These features are by far the smoothest and most reflective found on Titan, and the contrast with the surrounding regions is quite sharp, as the figure below shows: the top row are false colour radar data with and without noise correction, and the bottom row are horizontal and vertical profiles of the normalised radar cross section (NCRS – a measure of the returned radar energy) along the white lines shown in b. -25 dB is about the level of instrument noise.

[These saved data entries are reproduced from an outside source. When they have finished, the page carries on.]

### src/rtl/sdram_arbiter.sv
// Round-robin arbiter that shares one SDRAM controller port between NUM_REQ masters.
// A grant is held until the controller finishes, the owner drops its request, or the watchdog expires.
module sdram_arbiter #(
  parameter int NUM_REQ = 3,
  parameter int ADDR_W  = 23,
  parameter int DATA_W  = 32,
  parameter int TIMEOUT = 1023
) (
  input  logic                      i_clk,
  input  logic                      i_rst_n,
  input  logic [NUM_REQ-1:0]        req_read,
  input  logic [NUM_REQ-1:0]        req_write,
  input  logic [NUM_REQ*ADDR_W-1:0] req_addr,
  input  logic [NUM_REQ*DATA_W-1:0] req_writedata,
  output logic [DATA_W-1:0]         req_readdata,
  output logic [NUM_REQ-1:0]        req_finished,
  output logic                      sdram_read,
  output logic                      sdram_write,
  output logic [ADDR_W-1:0]         sdram_addr,
  output logic [DATA_W-1:0]         sdram_writedata,
  input  logic [DATA_W-1:0]         sdram_readdata,
  input  logic                      sdram_finished,
  output logic [NUM_REQ-1:0]        grant,
  output logic                      busy,
  output logic                      err_timeout
);

  localparam int IDX_W  = (NUM_REQ > 1) ? $clog2(NUM_REQ) : 1;
  localparam int WDOG_W = $clog2(TIMEOUT + 1) + 1;
  localparam int unsigned N = NUM_REQ;

  typedef enum logic {IDLE, GRANT} state_t;

  state_t             state;
  logic [IDX_W-1:0]   g_idx;
  logic [IDX_W-1:0]   last_grant;
  logic [IDX_W-1:0]   pick_idx;
  logic [IDX_W-1:0]   cand;
  logic               pick_valid;
  logic [WDOG_W-1:0]  wdog;
  logic [NUM_REQ-1:0] req_any;
  logic               in_grant;
  logic               sel_read;
  logic               sel_write;
  logic               sel_any;
  logic               wdog_expired;
  logic               done;

  assign req_any      = req_read | req_write;
  assign in_grant     = (state == GRANT);
  assign sel_read     = req_read[g_idx];
  assign sel_write    = req_write[g_idx];
  assign sel_any      = sel_read | sel_write;
  assign wdog_expired = (wdog == WDOG_W'(TIMEOUT - 1));
  assign done         = in_grant & sdram_finished;

  // Search starts one past the previous owner so it has the lowest priority next round.
  always_comb begin
    pick_valid = 1'b0;
    pick_idx   = '0;
    cand       = '0;
    for (int unsigned i = 1; i <= N; i++) begin
      cand = IDX_W'((32'(last_grant) + i) % N);
      if (!pick_valid && req_any[cand]) begin
        pick_valid = 1'b1;
        pick_idx   = cand;
      end
    end
  end

  // Controller side is gated by the state register so an async reset drops it at once.
  always_comb begin
    sdram_read      = in_grant & sel_read & ~sel_write;
    sdram_write     = in_grant & sel_write;
    sdram_addr      = in_grant ? req_addr[g_idx*ADDR_W +: ADDR_W] : '0;
    sdram_writedata = in_grant ? req_writedata[g_idx*DATA_W +: DATA_W] : '0;
    req_finished    = done ? grant : '0;
    req_readdata    = done ? sdram_readdata : '0;
  end

  always_ff @(posedge i_clk or negedge i_rst_n) begin
    if (!i_rst_n) begin
      state       <= IDLE;
      grant       <= '0;
      busy        <= 1'b0;
      err_timeout <= 1'b0;
      wdog        <= '0;
      g_idx       <= '0;
      last_grant  <= IDX_W'(NUM_REQ - 1);
    end else begin
      case (state)
        IDLE: begin
          wdog <= '0;
          if (pick_valid) begin
            state <= GRANT;
            g_idx <= pick_idx;
            grant <= NUM_REQ'(1) << pick_idx;
            busy  <= 1'b1;
          end
        end
        GRANT: begin
          if (sdram_finished || !sel_any || wdog_expired) begin
            state      <= IDLE;
            grant      <= '0;
            busy       <= 1'b0;
            wdog       <= '0;
            last_grant <= g_idx;
            if (!sdram_finished && sel_any) err_timeout <= 1'b1;
          end else begin
            wdog <= wdog + 1'b1;
          end
        end
      endcase
    end
  end

endmodule

### config.mk
export PLATFORM = sky130hd
export DESIGN_NAME = sdram_arbiter
export DESIGN_NICKNAME = d
export VERILOG_FILES = /design/src/rtl/sdram_arbiter.sv
export SDC_FILE = /design/constraint.sdc
export NUM_CORES = 1
export LEC_CHECK = 0
export CORE_AREA = 8 8 112 114
export DETAILED_ROUTE_END_ITERATION = 12
export DIE_AREA = 0 0 120 122
export DONT_BUFFER_PORTS = 1
export SETUP_SLACK_MARGIN = 0.05
export SLEW_MARGIN = 20
export SYNTH_ARGS = -nofsm -noshare
export SYNTH_HDL_FRONTEND = slang
export SYNTH_SLANG_ARGS = --single-unit
### constraint.sdc
create_clock -name i_clk -period 4.45 [get_ports i_clk]
set_clock_uncertainty 0.05 [all_clocks]
set_input_delay 0.89 -clock i_clk [delete_from_list [all_inputs] [get_ports i_clk]]
set_output_delay 0.89 -clock i_clk [all_outputs]
set_load 0.01 [all_outputs]
# After elaboration in Yosys (flattened, before gate mapping)
# Cells that the tools add are included.
# word_totals
register_bits	21
# op_classes
n_addsub	4
mul	1
div	3
magnitude_cmp	4
n_eq_ne	3
shift	3
n_mux	31
bitwise	8
n_reduce_logical	13
# op_table
op	n
$mod A32 B2 Y32 const B	3
$shiftx A96 B8 Y32	1
$shiftx A69 B8 Y23	1
$mux W32	2
$mux W23	1
$pmux W11 S2	1
$lt A2 B3 Y1 const B	4
$mux W1	12
$add A11 B1 Y11 const B	1
$eq A11 B10 Y1 const B	1
$mux W11	1
$bmux W1 S2	5
$mux W3	3
$mul A2 B5 Y7 const B	1
$add A2 B2 Y3 const B	2
$mux W2	3
$pmux W3 S2	1
$reduce_and A2 Y1	3
$and A1 B1 Y1	4
$logic_not A1 Y1	4
$pmux W1 S2	2
$add A2 B1 Y3 const B	1
$logic_and A1 B1 Y1	3
$or A3 B3 Y3	1
other kinds (7)	9

# Longest topological paths before layout
# Gate-level depths: netlist of the first run.
# logic_depth
depth_word	14
ltp_mapped	8
mapped_depth_nobuf	7

# Worst setup path before layout of the first run
# Ideal clock, no wire load.
# synth_timing
path_type	input to output
from	in sdram_finished
to	out req_readdata[22]
arrival_ns	1.599
required_time_ns	3.510
slack_ns	1.911
cell_stages	3
cell_sequence	clkbuf_1 -> clkbuf_1 -> and3_1
# synth_via
elab_chain_cells	2
# synth_lines
item	line_no	rtl
from (decl)	22	input logic sdram_finished,
$and A1 B1 Y1	55	assign done = in_grant & sdram_finished;
$mux W32	78	req_readdata = done ? sdram_readdata : '0;
to (decl)	15	output logic [DATA_W-1:0] req_readdata,
# Every way passes these cells.

# Final worst setup path of the first run
# layout_timing
from	reg g_idx[1]
to	out sdram_addr[22]
# layout_via
elab_chain_cells	3
# layout_lines
item	line_no	rtl
from (decl)	35	logic [IDX_W-1:0] g_idx;
from (signal assigned)	96	g_idx <= pick_idx;
$mul A2 B5 Y7	75	sdram_addr = in_grant ? req_addr[g_idx*ADDR_W +: ADDR_W] : '0;
$shiftx A69 B8 Y23	75	
$mux W23	75	
to (decl)	19	output logic [ADDR_W-1:0] sdram_addr,
# Every way passes these cells.

==> results of run 1 <==
[placed cells by master, fill, tap and decap left out, types with 2 or more instances in the layout]
cell type / n
buf_4: 4
o21ai_0: 60
o2bb2ai_1: 2
nor2_1: 17
a21oi_1: 2
nand4b_1: 2
inv_1: 9
a211o_1: 3
clkbuf_8: 3
o21bai_1: 2
mux2i_1: 58
nand2_1: 59
and2_1: 56
nand4_1: 2
and3_1: 36
xor2_1: 6
dfrtp_1: 18
xnor2_1: 3
nand3_1: 5
ha_1: 5
[layout make-up]
class | instances | area share
Sequential cell | 21 | 0.1744
Inverter | 9 | 0.01108
Clock buffer | 4 | 0.01477
Tap cell | 140 | 0.05745
Timing Repair Buffer | 4 | 0.009848
Multi-Input combinational cell | 343 | 0.7325
[registers in the layout (all words and copies together), names as in the netlist]
signal and count:
g_idx 2, last_grant 2, err_timeout 1, grant 3, in_grant 1, wdog 11
busy 1
[worst max-delay path, cell delays in order, from the launching register on]
cell,delay (ps)
dfrtp_4,790
nor2b_4,550
buf_4,420
nand2_1,90
o21ai_0,170
and2_1,250
[through the flow]
step           total power, mW  instance area, um^2
2_1_floorplan            1.501                 2939
5_1_grt                  2.034                 3049
3_3_place_gp             1.737                 3004
4_1_cts                  1.904                 3049
6_report                 1.880                 3049
3_5_place_dp             1.778                 3004
[power groups by stage]
stage / clock [mW] / combinational [mW] / sequential (mW)
after floorplan: 0 / 1.23 / 0.272
after global placement: 0 / 1.28 / 0.460
after detailed placement: 0 / 1.31 / 0.470
after CTS: 0.126 / 1.31 / 0.466
after global routing: 0.134 / 1.41 / 0.487
final: 0.122 / 1.30 / 0.458
[logic make-up (layout without fill, tap and decap cells)]
| group | Yosys count | after routing |
|---|---|---|
| AOI/OAI and AO/OA | 82 | 82 |
| xor gates and xnor gates | 9 | 9 |
| adders and majority gates | 5 | 5 |
| buffers and inverters | 45 | 17 |
| DFF | 21 | 21 |
| muxes | 59 | 59 |
| and+or+nand+nor | 188 | 188 |
[metal layers]
metal	wire, um	share of wire	GRT usage
met2	6158	0.51	0.2511
met3	1100	0.090	0.04118
met5	0	0	0
met1	4655	0.38	0.1728
met4	269	0.022	0.03981
[worst min path at each step]
stage	start	to	slack [ps]	depth (start not counted)
floorplan	wdog[0]$_DFF_PN0_	wdog[0]$_DFF_PN0_	420	1
global placement	wdog[0]$_DFF_PN0_	wdog[0]$_DFF_PN0_	450	1
detailed placement	wdog[0]$_DFF_PN0_	wdog[0]$_DFF_PN0_	460	1
CTS	i_rst_n	wdog[4]$_DFF_PN0_	260	0
global route	i_rst_n	wdog[4]$_DFF_PN0_	250	0
finish	i_rst_n	wdog[4]$_DFF_PN0_	270	0
==> results.cfg, run 1 <==
[outcome]
outcome = finished clean

[placement]
place.gp.congestion = 0.9015
dp_hpwl_um = 10250
port_buffers = 0
placedCellCount = 517
post-place-ws_ps = 1201

[floorplanning]
core_um2 = 10700
start_util = 0.2747
die_w_um = 120
die_y_um = 122
ios = 303
row_count = 38
die-area_um2 = 14640

[synthesis]
synth-seq-area-share = 0.1792
synth_nets = 620
synth_top_family_by_area = simple AND/OR/NAND/NOR gates
ys_warn_count = 0
synth_ff_type = dfrtp_1
synth_common_cells = o21ai_0 (60), nand2_1 (59), mux2i_1 (58)
synthMuxAreaShare = 0.2014
synth_xor_xnor_area_share = 0.02682
synth_top_area_frac = 0.1975
ys_seq_elements = 21
yosysMostFrequentCell = o21ai_0
yosys.area_share.simple = 0.3418
synth_compound_area_frac = 0.1669
synth_area_leaders = mux2i_1 (20%), dfrtp_1 (17%), and2_1 (12%)
synth_fa_ha_area_frac = 0.02129
synth-edff-count = 0
netlist_area_um2 = 2939
avgSynthCellArea_um2 = 7.186
async_flop_share = 1.000
synth_cells = 409
ys_types = 48
synth_largest_area_cell = mux2i_1

[critical_path]
worst-path-max-fanout = 60
cp.arrival_ps = 2560
critical_path_class = reg -> out
r2r_cells = 5
reg2reg_to = last_grant[1]$_DFFE_PN1P_
worstSetupEndpoint = sdram_addr[22]
setup.worst_path.start = g_idx[1]$_DFFE_PN0P_
r2r_slack_ps = 1860
r2r_start = g_idx[1]$_DFFE_PN0P_
crit_path_end_kind = output pin
cp.required_ps = 3510
crit_path_start_kind = flip-flop

[final_layout]
layout.nets = 593
diodes = 0
postLayoutCoreUtil = 0.2850
multi_input_area_um2 = 2233
nFillCells = 1190
drive_above_1_share = 0.04199
ff_latch_area_um2 = 531.8
area_delta_synth_final_pct = 3.746
stdcell_count = 521

[timing]
tightest_slew_ps = 987.3
fin_crit_ps = 3505
hold_viol_final = 0
fin_crit_sh = 0.7876
grt_setup_unrepaired = false
relSlewSlack = 0.3418
whs_ps = 271.4
worst_slack_ps = 945.1
fmax_mhz = 285.3
fin_setup_tns_ps = 0
drv_slew = 0
setup_violations = 0

[grt]
grt_pass1_wl_um = 17430
grt_pass1_vias = 2748
antenna_found_initial = 1
grt_start_max_net_pins = 61
gr-total-overflow = 0
grt_usage = 0.1452

[power_and_ir_drop]
power.switching_mw = 1.046
pwr-share-clk = 0.065
p_leak_nw = 1.356
swShare = 0.5567
internal_power_mw = 0.8331
pwr-share-seq = 0.244
vdd_drop_max_v = 0.0002426
power.density_nw_per_um2 = 616.4
combPwrFrac = 0.692

[cts]
htree_levels = 1
clk_pin_slew_ps = 70
cts_root_buffer = clkbuf_8
ctsHoldBuffers = 0
clk-insertion-delay-late_ps = 250
cts_buffers = 3
clock-sinks = 21
cts.repair.resized = 0
cts_tree = done
clk_path_buf_depth = 2
postCtsSetupBuffers = 0

[routing]
viasPerCell = 5.499
drt_iter0_drc = 195
routed_wl_um = 12180
drtPass1Iterations = 4
remaining_drc_errors = 0
wl_per_cell_um = 23.39
final_antenna_net_count = 0
vias = 2865

[hold_path]
hp-class = in -> async

[job]
drv_cap = 0
(Power assumes the default switching activity.)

What’s also clear in the radar images is a very lake-like morphology, with irregular edges and what look like channels draining into the main body. The similarity is really brought home by this lovely image from the JPL press release:

It’s important to note that radar can’t tell us for sure that what we are seeing here are liquid hydrocarbons, although it does indicate a material with a low dielectric constant (i.e. it’s not a polar liquid, like water), as you’d expect. The authors also note:
Our inference that the northern-hemisphere lakes discovered by Cassini radar are at least partly liquid methane is consistent with various other considerations. If such lakes cover at least 0.2–4% of Titan's surface … they will buffer the atmospheric methane's relative humidity at its observed value, removing the requirement for a putative steady drizzle at the equator. If the abundance of lakes seen in [these] data are typical of their coverage poleward of about 70° in both hemispheres, then the fraction of Titan's surface covered by lakes is within this range. More recent polar radar data from Cassini support this assertion.
It is also unclear how these lakes are filled: is it by methane rain, or do the depressions cut into a subsurface methane aquifer? If the former, you would expect seasonal variations in how large and full the lakes are. Hopefully Cassini will keep collecting data long enough for us to observe, or rule out, such variations.